Aim of the task:
Search the data for the word "Modified" and copy each line that has it.

***** Data shown *****

Source: an optimization exercise on an open RTL-to-GDS flow (aim: small area, a short achievable clock period and few clock cycles). Production flows keep margins and buffers that such runs may drop.
The RTL was checked by simulation tests, not by an equivalence proof against the original design.
Power and IR drop assume default switching activity.

== delta ==
// EditDistance
module EditDistance(
output wire [31:0] addr_rom_0,
input  wire [1:0]  data_o_0,
output wire [31:0] addr_rom_1,
input  wire [1:0]  data_o_1,
input  wire clk,
input  wire rst,
output reg         result_en,
output wire [31:0] result_addr,
output wire [31:0] result
);
localparam P    = 16;         
localparam N    = 1640;       
localparam W    = N - P + 1;  
localparam NB   = 2;          
localparam CW   = P / NB;     
reg        ph;
reg [10:0] cnt;
reg        done;
reg [10:0] raddr;
reg        ld1, ld2;          
always @(posedge clk) begin
    if (rst) begin
        ph    <= 1'b0;
        cnt   <= 11'd0;
        done  <= 1'b0;
        result_en <= 1'b0;
        raddr <= 11'd0;
    end else begin
        if (!ph && cnt[3:0] == 4'd15) begin
            ph  <= 1'b1;
            cnt <= 11'd0;
        end else begin
            cnt <= cnt + 11'd1;
        end
        if (ph && cnt == (11'd19 + NB) && !done)
            result_en <= 1'b1;
        if (result_en) begin
            raddr <= raddr + 11'd1;
            if (raddr == W - 1) begin
                result_en <= 1'b0;
                done <= 1'b1;
            end
        end
    end
end
always @(posedge clk) begin
    ld1 <= !ph;
    ld2 <= ld1;
end
assign addr_rom_0  = {21'd0, cnt};
assign addr_rom_1  = {28'd0, cnt[3:0]};
assign result_addr = {21'd0, raddr};
reg [1:0] pat [0:P-1];
  ...
Size: ~1400 cells after synthesis, about 370 flip-flops.
clock: 5.0 ns
lec_check: 0
cap_margin: 20
core_margin: 2
core_utilization: 40
cts_buf_list: sky130_fd_sc_hd__clkbuf_16
cts_cluster_diameter: 100
cts_cluster_size: 30
setup_slack_margin: 3.1
slew_margin: 20
run.sh (not shown) runs the stock make flow with config.mk's settings and CLKGATE_MAP_FILE= SYNTH_SCRIPT=/design/flow/synth_recipe.tcl, a recipe that flattens the netlist after the stock synthesis.
Testbench counts of delta, summed over its fixed seeds: cycles 53,248.
Modified inputs, indigo compared to delta
--- a/flow/config.mk
+++ b/flow/config.mk
@@ -9,3 +9,3 @@
 export CORE_MARGIN = 2
-export CORE_UTILIZATION = 40
+export CORE_UTILIZATION = 60
 export CTS_BUF_LIST = sky130_fd_sc_hd__clkbuf_16
@@ -13,3 +13,3 @@
 export CTS_CLUSTER_SIZE = 30
-export SETUP_SLACK_MARGIN = 3.1
+export SETUP_SLACK_MARGIN = 2.9
 export SLEW_MARGIN = 20
[summary]
When indigo is measured against delta, its largest fanout on the critical path turns out 3 lower. Comparing internal power summed over all cells for indigo and delta, the smaller number came from indigo. Of the two values seen for startpoint of the most critical setup path, zeros[0]$_DFF_P_ was produced by indigo and row[16].vq[14]$_DFF_P_ by delta. Looking at final cell count, indigo sits below delta. In the tables for indigo and delta, die area reads higher with delta. In indigo relative to delta, final HPWL from detailed placement had gone up by a few percent. Lower number of nets in the final layout among indigo and delta: indigo. Of indigo and delta, indigo shows the lower first-pass GRT wire length, with delta above it. The maximum frequency was comparable across indigo and delta. indigo vs delta — area growth from synthesis to final layout dropped 5.6 points. indigo — final period demand of the worst path 0.0040 ns higher, delta as reference.
Setup changes, indigo to willow
--- a/flow/config.mk
+++ b/flow/config.mk
@@ -7,5 +7,6 @@
 export LEC_CHECK = 0
+export ABC_CLOCK_PERIOD_IN_PS = 1500
 export CAP_MARGIN = 20
 export CORE_MARGIN = 2
-export CORE_UTILIZATION = 60
+export CORE_UTILIZATION = 40
 export CTS_BUF_LIST = sky130_fd_sc_hd__clkbuf_16
[summary]
- Die: willow bigger than indigo
- | die outline height | lower: indigo |
- In terms of power dissipated by switching net loads, indigo and willow differ only marginally.
- ~same maximum clock skew at final layout in willow and indigo
- The standard-cell row count reported for willow is greater than that of indigo by 13.
--- input diff willow..onyx ---
--- a/flow/config.mk
+++ b/flow/config.mk
@@ -7,6 +7,5 @@
 export LEC_CHECK = 0
-export ABC_CLOCK_PERIOD_IN_PS = 1500
 export CAP_MARGIN = 20
 export CORE_MARGIN = 2
-export CORE_UTILIZATION = 40
+export CORE_UTILIZATION = 70
 export CTS_BUF_LIST = sky130_fd_sc_hd__clkbuf_16
@@ -14,2 +13,3 @@
 export CTS_CLUSTER_SIZE = 30
+export PLACE_DENSITY = 0.8
 export SETUP_SLACK_MARGIN = 2.9
--- outcome ---
- Area of the die on onyx is ahead of willow.
- Relative to willow, shortest period the worst path allows has gone down in onyx.
- The lower utilization came out of willow.
- Compared with willow, in onyx worst setup slack went up 0.049 ns; total length of routed wires went up; first-pass GRT wire length shows a reduction of 1.2%.
- Total power grows slightly when moving from willow to onyx.
- On layout overhead on the synthesized area, the higher figure sits with willow, not onyx.
Modified inputs, pepper compared to onyx
--- a/flow/config.mk
+++ b/flow/config.mk
@@ -9,8 +9,5 @@
 export CORE_MARGIN = 2
-export CORE_UTILIZATION = 70
-export CTS_BUF_LIST = sky130_fd_sc_hd__clkbuf_16
-export CTS_CLUSTER_DIAMETER = 100
+export CORE_UTILIZATION = 40
+export CTS_BUF_LIST = sky130_fd_sc_hd__clkbuf_8
 export CTS_CLUSTER_SIZE = 30
-export PLACE_DENSITY = 0.8
-export SETUP_SLACK_MARGIN = 2.9
 export SLEW_MARGIN = 20
Findings:
- Diff onyx and pepper: number of non-clock inverters in the layout higher in onyx
- In the reports for onyx and pepper, the larger final cell count without fillers belongs to pepper.
- Compared with onyx, number of signal-net buffers in the layout in pepper decreased by more than a quarter.
Edits applied to the flow inputs when going from pepper to harbor:
--- a/flow/config.mk
+++ b/flow/config.mk
@@ -10,4 +10,6 @@
 export CORE_UTILIZATION = 40
-export CTS_BUF_LIST = sky130_fd_sc_hd__clkbuf_8
+export CTS_BUF_LIST = sky130_fd_sc_hd__clkbuf_16
+export CTS_CLUSTER_DIAMETER = 100
 export CTS_CLUSTER_SIZE = 30
+export SETUP_SLACK_MARGIN = 2.9
 export SLEW_MARGIN = 20
Findings:
Relative to pepper, the worst hold slack of harbor is higher by 0.012 ns. Overall fraction of global-route tracks in use (harbor over pepper): decrease, 0.19 points. Relative to pepper, the critical path depth of harbor is higher by 8. Ratio of final minimum period to clock period | harbor below pepper. Relative to pepper, share of power burned in the clock network has decreased by 9.4 points in harbor. Fmax: harbor higher than pepper. Relative area change from synthesis to final layout for harbor: 2.7 points down relative to pepper. Core utilization: higher on pepper. [harbor vs pepper] routed wire length: lower in harbor.

-- what the ideal ports hide --
The results above use ideal ports. As a check the final layouts listed here were re-extracted and re-timed, cells and wires unchanged. Step 1 sets driving cells, clkbuf_16 on the clock port and buf_2 on the other inputs (assumed; they add their load-dependent delay and slew). Step 2 times the ports against the registers' clock, not the clock port: input delays grow and output delays shrink by t, the midpoint of the rising clock arrivals with the driver on. Three values: ideal, step 1, step 2; two values: the first two.
| run | shift t [ns] | setup WS [ns] | hold slack, ns | clock arrival spread, ns |
|---|---|---|---|---|
| delta | 0.554 | 2.941 / 2.939 / 2.754 | 0.336 / 0.336 / 0.336 | 0.017 / 0.018 |
| indigo | 0.543 | 2.937 / 2.890 / 2.777 | 0.336 / 0.336 / 0.336 | 0.030 / 0.030 |
| willow | 0.561 | 2.914 / 2.886 / 2.471 | 0.338 / 0.338 / 0.338 | 0.028 / 0.028 |
| onyx | 0.552 | 2.963 / 2.946 / 2.707 | 0.337 / 0.337 / 0.337 | 0.030 / 0.030 |
| pepper | 0.629 | 2.292 / 2.244 / 2.466 | 0.326 / 0.326 / 0.326 | 0.046 / 0.046 |
| harbor | 0.561 | 2.914 / 2.886 / 2.471 | 0.338 / 0.338 / 0.338 | 0.028 / 0.028 |
After both steps setup and hold are still met in every run listed.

*****

Answer below:
Modified inputs, indigo compared to delta
Modified inputs, pepper compared to onyx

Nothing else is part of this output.